### Task requirements
Each line starting at the one that contains "min_path_cells: 2" and ending at the one that contains "[power groups by stage]" must be returned exactly, and the rest of the listing is left out.
···
$ cat config.mk
export PLATFORM = sky130hd
export DESIGN_NAME = bwmon
export DESIGN_NICKNAME = d
export VERILOG_FILES = /design/src/rtl/bwmon_pkg.sv /design/src/rtl/bwmon_slot.sv /design/src/rtl/bwmon_rdmux.sv /design/src/rtl/bwmon.sv
export SDC_FILE = /design/constraint.sdc
export NUM_CORES = 1
export LEC_CHECK = 0
export ABC_CLOCK_PERIOD_IN_PS = 11000
export CELL_PAD_IN_SITES_DETAIL_PLACEMENT = 0
export CELL_PAD_IN_SITES_GLOBAL_PLACEMENT = 1
export CORE_MARGIN = 1
export CORE_UTILIZATION = 55
export CTS_BUF_LIST = sky130_fd_sc_hd__clkbuf_4 sky130_fd_sc_hd__clkbuf_8
export CTS_CLUSTER_DIAMETER = 30
export DETAILED_ROUTE_END_ITERATION = 16
export DONT_BUFFER_PORTS = 1
export PLACE_DENSITY_LB_ADDON = 0.1
export SLEW_MARGIN = 20
export SYNTH_ARGS = -nofsm -noshare
export SYNTH_HDL_FRONTEND = slang
export SYNTH_SLANG_ARGS = --single-unit
$ cat constraint.sdc
create_clock -name clk -period 11 [get_ports clk]
set_input_delay 3.3 -clock clk [delete_from_list [all_inputs] [get_ports clk]]
set_output_delay 3.3 -clock clk [all_outputs]
set_load 0.005 [all_outputs]
$ cat src/rtl/bwmon_pkg.sv
package bwmon_pkg;
  typedef logic [2:0] reg_addr_t;
  localparam reg_addr_t OFS_SEL  = 3'd0;
  localparam reg_addr_t OFS_FILT = 3'd1;
  localparam reg_addr_t OFS_CTRL = 3'd2;
  localparam reg_addr_t OFS_STAT = 3'd3;
  localparam reg_addr_t OFS_CLO  = 3'd4;
  localparam reg_addr_t OFS_CHI  = 3'd5;
  localparam int CTRL_EN  = 0;
  localparam int CTRL_IE  = 1;
  localparam int CTRL_CLR = 2;
  localparam int FILT_GRP_LSB = 16;

  // lower and upper words of a zero-extended counter
  function automatic logic [31:0] low_word(input logic [63:0] c);
    return c[31:0];
  endfunction
  function automatic logic [31:0] high_word(input logic [63:0] c);
    return c[63:32];
  endfunction
endpackage

$ cat src/rtl/bwmon_slot.sv
module bwmon_slot
  import bwmon_pkg::*;
#(
  parameter int PART_W  = 16,
  parameter int GRP_W   = 8,
  parameter int BYTES_W = 16,
  parameter int CNT_W   = 44
) (
  input  logic               clk,
  input  logic               rst_n,
  input  logic               sel_i,
  input  logic               wr_filt_i,
  input  logic               wr_ctrl_i,
  input  logic               wr_stat_i,
  input  logic [31:0]        wdata_i,
  input  logic               xv_i,
  input  logic [PART_W-1:0]  xpart_i,
  input  logic [GRP_W-1:0]   xgrp_i,
  input  logic [BYTES_W-1:0] xbytes_i,
  output logic [CNT_W-1:0]   cnt_o,
  output logic               ovf_o,
  output logic               en_o,
  output logic               ie_o,
  output logic [PART_W-1:0]  fpart_o,
  output logic [GRP_W-1:0]   fgrp_o,
  output logic               hit_o,
  output logic               wrap_o,
  output logic               clr_o
);
  logic [CNT_W:0] sum_ext;
  logic           unused_wdata;

  assign unused_wdata = ^wdata_i;
  assign hit_o   = xv_i && en_o && (xpart_i == fpart_o) && (xgrp_i == fgrp_o);
  assign sum_ext = {1'b0, cnt_o} + (CNT_W+1)'(xbytes_i);
  assign wrap_o  = hit_o && sum_ext[CNT_W];
  assign clr_o   = sel_i && wr_ctrl_i && wdata_i[CTRL_CLR];

  always_ff @(posedge clk) begin
    if (!rst_n) begin
      fpart_o <= '0;
      fgrp_o  <= '0;
      en_o    <= 1'b0;
      ie_o    <= 1'b0;
    end else begin
      if (sel_i && wr_filt_i) begin
        fpart_o <= wdata_i[PART_W-1:0];
        fgrp_o  <= wdata_i[FILT_GRP_LSB +: GRP_W];
      end
      if (sel_i && wr_ctrl_i) begin
        en_o <= wdata_i[CTRL_EN];
        ie_o <= wdata_i[CTRL_IE];
      end
    end
  end

  always_ff @(posedge clk) begin
    if (!rst_n) begin
      cnt_o <= '0;
      ovf_o <= 1'b0;
    end else if (clr_o) begin
      cnt_o <= '0;
      ovf_o <= 1'b0;
    end else begin
      if (hit_o) cnt_o <= sum_ext[CNT_W-1:0];
      if (wrap_o) ovf_o <= 1'b1;
      else if (sel_i && wr_stat_i && wdata_i[0]) ovf_o <= 1'b0;
    end
  end
endmodule

$ cat src/rtl/bwmon_rdmux.sv
module bwmon_rdmux
  import bwmon_pkg::*;
#(
  parameter int NUM_SLOTS = 4,
  parameter int PART_W    = 16,
  parameter int GRP_W     = 8,
  parameter int CNT_W     = 44,
  parameter int SEL_W     = 2
) (
  input  logic                                clk,
  input  logic                                rst_n,
  input  logic                                rd_i,
  input  reg_addr_t                           addr_i,
  input  logic [SEL_W-1:0]                    sel_i,
  input  logic                                sel_ok_i,
  input  logic [NUM_SLOTS-1:0][CNT_W-1:0]     cnt_all_i,
  input  logic [NUM_SLOTS-1:0]                ovf_i,
  input  logic [NUM_SLOTS-1:0]                en_i,
  input  logic [NUM_SLOTS-1:0]                ie_i,
  input  logic [NUM_SLOTS-1:0][PART_W-1:0]    fpart_i,
  input  logic [NUM_SLOTS-1:0][GRP_W-1:0]     fgrp_i,
  output logic [31:0]                         rdata_o,
  output logic                                rd_lo_o
);
  logic [63:0] cnt_sel;
  logic [31:0] shadow_q, rd_next, filt_word;

  always_comb begin
    cnt_sel   = '0;
    filt_word = '0;
    if (sel_ok_i) begin
      cnt_sel = 64'(cnt_all_i[sel_i]);
      filt_word[PART_W-1:0] = fpart_i[sel_i];
      filt_word[FILT_GRP_LSB +: GRP_W] = fgrp_i[sel_i];
    end
  end

  always_comb begin
    rd_next = '0;
    case (addr_i)
      OFS_SEL:  rd_next = 32'(sel_i);
      OFS_FILT: rd_next = filt_word;
      OFS_CTRL: rd_next = {30'd0, sel_ok_i && ie_i[sel_i], sel_ok_i && en_i[sel_i]};
      OFS_STAT: rd_next = {31'd0, sel_ok_i && ovf_i[sel_i]};
      OFS_CLO:  rd_next = low_word(cnt_sel);
      OFS_CHI:  rd_next = shadow_q;
      default:  rd_next = '0;
    endcase
  end

  always_ff @(posedge clk) begin
    if (!rst_n) begin
      rdata_o  <= '0;
      shadow_q <= '0;
      rd_lo_o  <= 1'b0;
    end else begin
      rd_lo_o <= rd_i && (addr_i == OFS_CLO);
      if (rd_i) rdata_o <= rd_next;
      if (rd_i && addr_i == OFS_CLO) shadow_q <= high_word(cnt_sel);
    end
  end
endmodule

$ cat src/rtl/bwmon.sv
module bwmon
  import bwmon_pkg::*;
#(
  parameter int NUM_SLOTS = 4,
  parameter int PART_W    = 16,
  parameter int GRP_W     = 8,
  parameter int BYTES_W   = 16,
  parameter int CNT_W     = 44,
  parameter bit HAS_IRQ   = 1'b1
) (
  input  logic               clk,
  input  logic               rst_n,
  input  logic               xfer_valid,
  input  logic [PART_W-1:0]  xfer_part,
  input  logic [GRP_W-1:0]   xfer_grp,
  input  logic [BYTES_W-1:0] xfer_bytes,
  input  logic               reg_wr,
  input  logic               reg_rd,
  input  logic [2:0]         reg_addr,
  input  logic [31:0]        reg_wdata,
  output logic [31:0]        reg_rdata,
  output logic               ovf_irq
);
  localparam int SEL_W = (NUM_SLOTS > 1) ? $clog2(NUM_SLOTS) : 1;

  logic [SEL_W-1:0]                 sel_q;
  logic                             sel_ok;
  logic                             wr_filt, wr_ctrl, wr_stat;
  logic [NUM_SLOTS-1:0][CNT_W-1:0]  cnt_all;
  logic [NUM_SLOTS-1:0][PART_W-1:0] fpart_all;
  logic [NUM_SLOTS-1:0][GRP_W-1:0]  fgrp_all;
  logic [NUM_SLOTS-1:0]             en_vec, ie_vec, ovf_vec;
  logic [NUM_SLOTS-1:0]             hit_vec, wrap_vec, clr_vec;
  logic                             rd_lo_q;

  assign sel_ok  = (32'(sel_q) < NUM_SLOTS);
  assign wr_filt = reg_wr && (reg_addr == OFS_FILT);
  assign wr_ctrl = reg_wr && (reg_addr == OFS_CTRL);
  assign wr_stat = reg_wr && (reg_addr == OFS_STAT);

  always_ff @(posedge clk) begin
    if (!rst_n) sel_q <= '0;
    else if (reg_wr && reg_addr == OFS_SEL) sel_q <= reg_wdata[SEL_W-1:0];
  end

  for (genvar g = 0; g < NUM_SLOTS; g++) begin : g_slot
    bwmon_slot #(
      .PART_W(PART_W), .GRP_W(GRP_W), .BYTES_W(BYTES_W), .CNT_W(CNT_W)
    ) u_slot (
      .clk(clk), .rst_n(rst_n),
      .sel_i(sel_ok && (sel_q == SEL_W'(g))),
      .wr_filt_i(wr_filt), .wr_ctrl_i(wr_ctrl), .wr_stat_i(wr_stat),
      .wdata_i(reg_wdata),
      .xv_i(xfer_valid), .xpart_i(xfer_part), .xgrp_i(xfer_grp), .xbytes_i(xfer_bytes),
      .cnt_o(cnt_all[g]), .ovf_o(ovf_vec[g]), .en_o(en_vec[g]), .ie_o(ie_vec[g]),
      .fpart_o(fpart_all[g]), .fgrp_o(fgrp_all[g]),
      .hit_o(hit_vec[g]), .wrap_o(wrap_vec[g]), .clr_o(clr_vec[g])
    );
  end

  if (HAS_IRQ) begin : g_irq
    assign ovf_irq = |(ovf_vec & ie_vec);
  end else begin : g_noirq
    assign ovf_irq = 1'b0;
  end

  bwmon_rdmux #(
    .NUM_SLOTS(NUM_SLOTS), .PART_W(PART_W), .GRP_W(GRP_W), .CNT_W(CNT_W), .SEL_W(SEL_W)
  ) u_rdmux (
    .clk(clk), .rst_n(rst_n), .rd_i(reg_rd), .addr_i(reg_addr),
    .sel_i(sel_q), .sel_ok_i(sel_ok),
    .cnt_all_i(cnt_all), .ovf_i(ovf_vec), .en_i(en_vec), .ie_i(ie_vec),
    .fpart_i(fpart_all), .fgrp_i(fgrp_all),
    .rdata_o(reg_rdata), .rd_lo_o(rd_lo_q)
  );
endmodule

==> impl_metrics.yaml, run 1 <==
pwr:
  p_leak_nw: 7.87
  power.density_nw_per_um2: 147
  power.internal_w: 0.00251
  comb_power_share_pct: 4.1
  vdd_drop_max_mv: 0.133
  sw_frac_of_total_pct: 23.7
  total_power_w: 0.00329
  seqPwrFrac_pct: 36.6
  switchingPower_w: 0.000781
  p_clk_share_pct: 59.3
grt:
  globalRoute.totalOverflow: 0
  grt_max_degree: 159
  antenna_found_initial: 0
  gr-usage-all-layers_pct: 35.1
  grt_pass1_vias: 16206
  grt_use_met3_pct: 6.76
  grt_use_met1_pct: 48.1
  grt-busiest-layer: "met2"
  use_met2_pct: 54.3
  grt_pass1_wl_um: 96800
cts:
  htree_levels: 3
  cts_buffers: 90
  cts_hold_buffers: 0
  insertion_delay_ns: 0.67
  postCtsSetupRepairBufs: 0
  cts.sinks: 330
  cts_tree: "built"
  cts_resized: 0
  clock_path_buffers: 3
  clk_pin_slew_worst_paths_ns: 0.06
  cts-root-buf: "clkbuf_8"
floorplanning:
  ioPinCount: 113
  start_util_pct: 55.8
  fp.dieW_um: 192
  rows: 69
  fp.dieH_um: 192
  core-area_um2: 35500
  die-area_um2: 36800
route:
  route.vias.total: 17228
  drc: 0
  via_per_inst: 6.18
  antenna_left: 0
  routedWlPerCell_um: 23.1
  finalWirelength_um: 64500
  drt_pre_antenna_iters: 7
  drt_iter0_drc: 1273
timing:
  fin_skew_ns: 0.0401
  drv_slew: 0
  hold_viol_final: 0
  setup_viol: 0
  hold-worst-slack_ns: 0.470
  max_freq_mhz: 162
  tightest_slew_ns: 1.07
  finalCritPeriodShare_pct: 56.1
  post-route-min-period_ns: 6.17
  rsz0062_at_grt: "false"
  finalWorstSetupSlack_ns: 4.83
  setup-tns-final_ns: 0
  slew-limit-headroom_pct: 28.7
final_layout:
  drive_above_1_share_pct: 13.8
  fin_nets: 2399
  regArea_um2: 6610
  multi_input_area_um2: 12600
  fill_cells: 3169
  layout.cells.non_filler: 2789
  area_delta_synth_final_pct: 13.0
  diodes: 0
logic_synthesis:
  ys_types: 75
  synth_area_leader_cell: "dfxtp_1"
  postSynthAreaPerCell_um2: 8.78
  netlist_area_um2: 19800
  synth_seq_area_share_pct: 33.3
  ys.warnings.count: 0
  synth-edff-count: 0
  ys.flop_type: "dfxtp_1"
  synth_commonest_cells: "nand2_1, dfxtp_1, nor2_1, a21boi_0, xnor2_1"
  syn_nets: 2404
  synth_top_cell_area_share_pct: 33.3
  yosysMostFrequentCell: "nand2_1"
  ys_ff_latch: 330
  async_flop_share_pct: 0
  synthCells: 2256
  synthTopCellsByArea: "dfxtp_1, mux4_2, nand2_1"
worst_hold_path:
  min_path_cells: 2
  hold_path_class: "reg -> reg"
place:
  dp_cells: 2619
  dp_hpwl_um: 46100
  port_buffers: 0
  preCtsSetupSlack_ns: 4.21
  place_congestion: 0.964
critical_path:
  cp_data_required_time_ns: 11.58
  cpMostUsedCell: "a21oi_1"
  cp-start-kind: "input port"
  crit_chain: "ha_1 > inv_1 > fa_1 > nand2b_1 > a21oi_1 > o211ai_1 > a211oi_1 > a31oi_1 > buf_4 > or4_1 > or3_1 > a21oi_1"
  crit_family: "compound AO/OA/AOI/OAI gates"
  crit_path_max_incr_delay_ns: 0.61
  cp_num_cells: 12
  r2r_cells: 12
  cp-end-kind: "register"
  cp_slowest_cell: "or4_1"
  critPathKind: "in -> reg"
  path_buf_inv: 2
  arrival_ns: 6.75
  worstPathMaxFanout: 13
outcome:
  status: "completed"
flow_run:
  maxCapViolCount: 0
[layer usage]
| metal | vias up | part of all wire (%) |
|---|---|---|
| li1 | 8139 | - |
| met3 | 121 | 7.6 |
| met5 | - | 0 |
| met2 | 625 | 45 |
| met1 | 8343 | 44 |
| met4 | 0 | 3.2 |
[kinds of logic (layout without fill, tap and decap cells)]
group                      after synthesis  after routing  share of synthesized area, %
adders and majority gates               68             68                          4.45
AOI/OAI and AO/OA                      438            438                          15.3
and+or+nand+nor                        909            909                          22.8
DFF                                    330            330                          33.3
xor gates and xnor gates               199            199                          8.80
buffers and inverters                  163            235                          3.25
muxes                                  149            149                          12.1
[power groups by stage]
stage / Sequential, W / Clock, W / Combinational (W)
floorplan: 0.00123 / 0 / 0.000106
global placement: 0.00123 / 0 / 0.000129
detailed placement: 0.00123 / 0 / 0.000130
CTS: 0.00120 / 0.00197 / 0.000131
global route: 0.00120 / 0.00204 / 0.000143
finish: 0.00120 / 0.00195 / 0.000134
[through the flow]
step / area (um^2) / util, %
2_1_floorplan: 19800 / -
3_3_place_gp: 20100 / 56.8
3_5_place_dp: 20100 / 56.8
4_1_cts: 22400 / 63.0
5_1_grt: 22400 / 63.1
6_report: 22400 / 63.1
[worst min-delay path: cells and delay by family, from the launching register on]
| family | cells | cell delay [ns] |
|---|---|---|
| AO/OA/AOI/OAI | 1 | 0.05 |
| AND/OR/NAND/NOR | 1 | 0.06 |
| flip-flops | 1 | 0.32 |
[area by class of cell]
cell class / instances / area share, %
clock buffers: 120 / 7.10
clock inverters: 49 / 2.80
inverters: 42 / 0.704
multi-input cells: 1763 / 56.4
flip-flops and latches: 330 / 29.6
well taps: 461 / 2.58
repair buffers: 24 / 0.855
[flip-flops by register name, indices dropped and copies added (netlist names)]
register,flops
u_rdmux.shadow_q,12
g_slot.u_slot.cnt_o,176
g_slot.u_slot.fpart_o,64
g_slot.u_slot.en_o,4
g_slot.u_slot.ovf_o,4
sel_q,2
u_rdmux.rdata_o,32
g_slot.u_slot.fgrp_o,32
g_slot.u_slot.ie_o,4
[path summary, 6_finish.rpt]
| check | from | endpoint | slack (ns) |
|---|---|---|---|
| hold / removal | g_slot[3].u_slot.cnt_o[14]$_SDFFE_PP0P_ | g_slot[3].u_slot.cnt_o[14]$_SDFFE_PP0P_ | 0.47 |
| setup / recovery | xfer_bytes[0] | g_slot[3].u_slot.cnt_o[20]$_SDFFE_PP0P_ | 4.83 |
| hold reg to reg | g_slot[3].u_slot.cnt_o[14]$_SDFFE_PP0P_ | g_slot[3].u_slot.cnt_o[14]$_SDFFE_PP0P_ | 0.47 |
| setup reg to reg | g_slot[3].u_slot.cnt_o[0]$_SDFFE_PP0P_ | g_slot[3].u_slot.cnt_o[20]$_SDFFE_PP0P_ | 7.07 |
[layout by cell type, fill, tap and decap left out, types with 26 or more instances in the layout]
cell | synthesis | routed
a21boi_0 | 123 | 123
xnor2_1 | 115 | 115
nor4_1 | 33 | 33
nand3_1 | 42 | 42
xor2_1 | 84 | 84
a211oi_1 | 26 | 26
a21oi_1 | 82 | 82
ha_1 | 64 | 64
nand4_1 | 39 | 39
mux4_2 | 71 | 71
inv_1 | 41 | 41
mux2i_1 | 67 | 67
clkbuf_8 | 0 | 110
dfxtp_1 | 330 | 328
o21ai_0 | 38 | 37
nand2_1 | 371 | 370
nand2b_1 | 43 | 43
a22oi_1 | 26 | 26
nor2b_1 | 34 | 34
nor2_1 | 168 | 164
No activity file was read; power rests on OpenSTA's default activity.
==> run 2: changes to the inputs <==
ABC_CLOCK_PERIOD_IN_PS = 6400   (was 11000)
CORE_UTILIZATION = 51   (was 55)
clock period = 6.4 ns   (was 11 ns; I/O delays follow)
==> impl_metrics.yaml, run 2 (same netlist as run 1, synthesis figures left out) <==
floorplanning:
  fp.dieW_um: 199
  fp.dieH_um: 199
  start_util_pct: 52.2
  ioPinCount: 113
  rows: 71
  die-area_um2: 39600
  core-area_um2: 37900
outcome:
  status: "completed"
critical_path:
  path_buf_inv: 1
  cp-start-kind: "input port"
  crit_path_max_incr_delay_ns: 0.70
  critPathKind: "in -> reg"
  cp_slowest_cell: "or4_1"
  r2r_end: "g_slot[3].u_slot.cnt_o[22]$_SDFFE_PP0P_"
  crit_chain: "ha_1 > inv_1 > fa_1 > nand2b_1 > a21oi_1 > o211ai_1 > a211oi_1 > a31oi_1 > or4_1 > or3_1 > a21oi_1"
  arrival_ns: 5.35
  cp_num_cells: 11
  cpMostUsedCell: "a21oi_1"
  crit_family: "compound AO/OA/AOI/OAI gates"
  cp_data_required_time_ns: 6.99
  cp-end-kind: "register"
  reg2reg_from: "g_slot[3].u_slot.cnt_o[0]$_SDFFE_PP0P_"
  rrSetupSlack_ns: 2.52
  setup.worst_path.end: "g_slot[3].u_slot.cnt_o[22]$_SDFFE_PP0P_"
  worstPathMaxFanout: 6
  r2r_cells: 11
  startpoint: "xfer_bytes[0]"
grt:
  grt_use_met3_pct: 7.16
  globalRoute.totalOverflow: 0
  grt_use_met1_pct: 46.0
  grt_max_degree: 159
  use_met2_pct: 51.7
  grt_pass1_wl_um: 99000
  grt-busiest-layer: "met2"
  gr-usage-all-layers_pct: 33.6
  grt_pass1_vias: 16323
  antenna_found_initial: 1
final_layout:
  largest_register: "g_slot.u_slot.cnt_o"
  fin_nets: 2399
  top_regs: "g_slot.u_slot.cnt_o x176, g_slot.u_slot.fpart_o x64"
  diodes: 0
  drive_above_1_share_pct: 13.7
  area_delta_synth_final_pct: 13.0
  final_cell_mix: "nand2_1, dfxtp_1, nor2_1"
  largest_reg_flops: 176
  final_common_cell: "nand2_1"
place:
  dp_hpwl_um: 47600
  place_congestion: 0.966
  port_buffers: 0
  preCtsSetupSlack_ns: 1.02
pwr:
  p_clk_share_pct: 58.7
  power.density_nw_per_um2: 249
  switchingPower_w: 0.00131
  sw_frac_of_total_pct: 23.5
  comb_power_share_pct: 4.1
  vdd_drop_max_mv: 0.185
  power.internal_w: 0.00427
  seqPwrFrac_pct: 37.1
  p_leak_nw: 7.86
timing:
  drv_slew: 0
  rsz0062_at_grt: "false"
  tightest_slew_ns: 1.06
  hold_viol_final: 0
  post-route-min-period_ns: 4.75
  fin_skew_ns: 0.0219
  finalCritPeriodShare_pct: 74.3
  max_freq_mhz: 210
  setup_viol: 0
  finalWorstSetupSlack_ns: 1.65
  slew-limit-headroom_pct: 29.2
  setup-tns-final_ns: 0
route:
  route.vias.total: 17311
  drc: 0
  routedWlPerCell_um: 23.4
  finalWirelength_um: 66400
  drt_pre_antenna_iters: 7
  antenna_left: 0
  drt_iter0_drc: 1208
  via_per_inst: 6.10
cts:
  htree_levels: 3
  postCtsSetupRepairBufs: 0
  cts.sinks: 330
  cts-root-buf: "clkbuf_8"
  cts_buffers: 89
  insertion_delay_ns: 0.66
  clk_pin_slew_worst_paths_ns: 0.06
  cts_hold_buffers: 0
  clock_path_buffers: 3
  cts_tree: "built"
  cts_resized: 0
flow_run:
  maxCapViolCount: 0
worst_hold_path:
  hold_path_class: "reg -> reg"
## run 2: changes by cell type in the layout (fill, tap and decap cells not counted), moves of 2 or more
cell / delta
buf_4: +2
bufinv_16: -2
clkbuf_8: +4
clkinv_4: +2
clkinvlp_4: -5
inv_6: +2
inv_8: -4
nor2_2: -2
nor2_4: +2
## run 2: worst min-delay path, delay by kind of cell (launching register included)
kind,cells,cell delay (ns)
flip-flops,1,0.32
AND/OR/NAND/NOR,1,0.06
AO/OA/AOI/OAI,1,0.05
## run 2: per-layer routing
metal | routed length [um] | part of all wire, %
met1 | 29800 | 45
met2 | 29800 | 45
met3 | 4790 | 7.2
met4 | 2020 | 3.0
met5 | 14 | 0.021
## run 2: how the worst min path moves through the flow
| stage | from | end | cells after the start |
|---|---|---|---|
| final | g_slot[3].u_slot.cnt_o[14]$_SDFFE_PP0P_ | g_slot[3].u_slot.cnt_o[14]$_SDFFE_PP0P_ | 2 |
| after global routing | g_slot[3].u_slot.cnt_o[14]$_SDFFE_PP0P_ | g_slot[3].u_slot.cnt_o[14]$_SDFFE_PP0P_ | 2 |
| after CTS | g_slot[3].u_slot.cnt_o[14]$_SDFFE_PP0P_ | g_slot[3].u_slot.cnt_o[14]$_SDFFE_PP0P_ | 2 |
| after detailed placement | g_slot[3].u_slot.cnt_o[14]$_SDFFE_PP0P_ | g_slot[3].u_slot.cnt_o[14]$_SDFFE_PP0P_ | 2 |
| after global placement | g_slot[3].u_slot.cnt_o[14]$_SDFFE_PP0P_ | g_slot[3].u_slot.cnt_o[14]$_SDFFE_PP0P_ | 2 |
| after floorplan | u_rdmux.shadow_q[10]$_SDFFE_PN0P_ | u_rdmux.shadow_q[10]$_SDFFE_PN0P_ | 2 |
## run 2: cell type report
| cell class | count | area [um^2] |
|---|---|---|
| Clock inverter | 40 | 509 |
| Sequential cell | 330 | 6610 |
| Multi-Input combinational cell | 1763 | 12600 |
| Inverter | 42 | 158 |
| Timing Repair Buffer | 25 | 191 |
| Tap cell | 511 | 639 |
| Fill cell | 3467 | 15500 |
| Clock buffer | 125 | 1650 |
## run 2: stage by stage
stage	std cells	hold WS, ns	power, W	area, um^2	util (%)
floorplan	2256	0.440	0.00229	19800	-
global placement	2670	0.459	0.00234	20200	53.3
detailed placement	2670	0.465	0.00234	20200	53.3
CTS	2835	0.471	0.00561	22400	59.0
global route	2836	0.492	0.00574	22400	59.0
finish	2836	0.474	0.00558	22400	59.0
## run 2: power groups by stage
stage	Combinational [W]	Sequential, W	Clock, W
floorplan	0.000182	0.00211	0
CTS	0.000226	0.00207	0.00331
finish	0.000231	0.00207	0.00328
detailed placement	0.000225	0.00211	0
global placement	0.000224	0.00211	0
global route	0.000246	0.00207	0.00342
···
### Exercise answer
  min_path_cells: 2
  hold_path_class: "reg -> reg"
place:
  dp_cells: 2619
  dp_hpwl_um: 46100
  port_buffers: 0
  preCtsSetupSlack_ns: 4.21
  place_congestion: 0.964
critical_path:
  cp_data_required_time_ns: 11.58
  cpMostUsedCell: "a21oi_1"
  cp-start-kind: "input port"
  crit_chain: "ha_1 > inv_1 > fa_1 > nand2b_1 > a21oi_1 > o211ai_1 > a211oi_1 > a31oi_1 > buf_4 > or4_1 > or3_1 > a21oi_1"
  crit_family: "compound AO/OA/AOI/OAI gates"
  crit_path_max_incr_delay_ns: 0.61
  cp_num_cells: 12
  r2r_cells: 12
  cp-end-kind: "register"
  cp_slowest_cell: "or4_1"
  critPathKind: "in -> reg"
  path_buf_inv: 2
  arrival_ns: 6.75
  worstPathMaxFanout: 13
outcome:
  status: "completed"
flow_run:
  maxCapViolCount: 0
[layer usage]
| metal | vias up | part of all wire (%) |
|---|---|---|
| li1 | 8139 | - |
| met3 | 121 | 7.6 |
| met5 | - | 0 |
| met2 | 625 | 45 |
| met1 | 8343 | 44 |
| met4 | 0 | 3.2 |
[kinds of logic (layout without fill, tap and decap cells)]
group                      after synthesis  after routing  share of synthesized area, %
adders and majority gates               68             68                          4.45
AOI/OAI and AO/OA                      438            438                          15.3
and+or+nand+nor                        909            909                          22.8
DFF                                    330            330                          33.3
xor gates and xnor gates               199            199                          8.80
buffers and inverters                  163            235                          3.25
muxes                                  149            149                          12.1
[power groups by stage]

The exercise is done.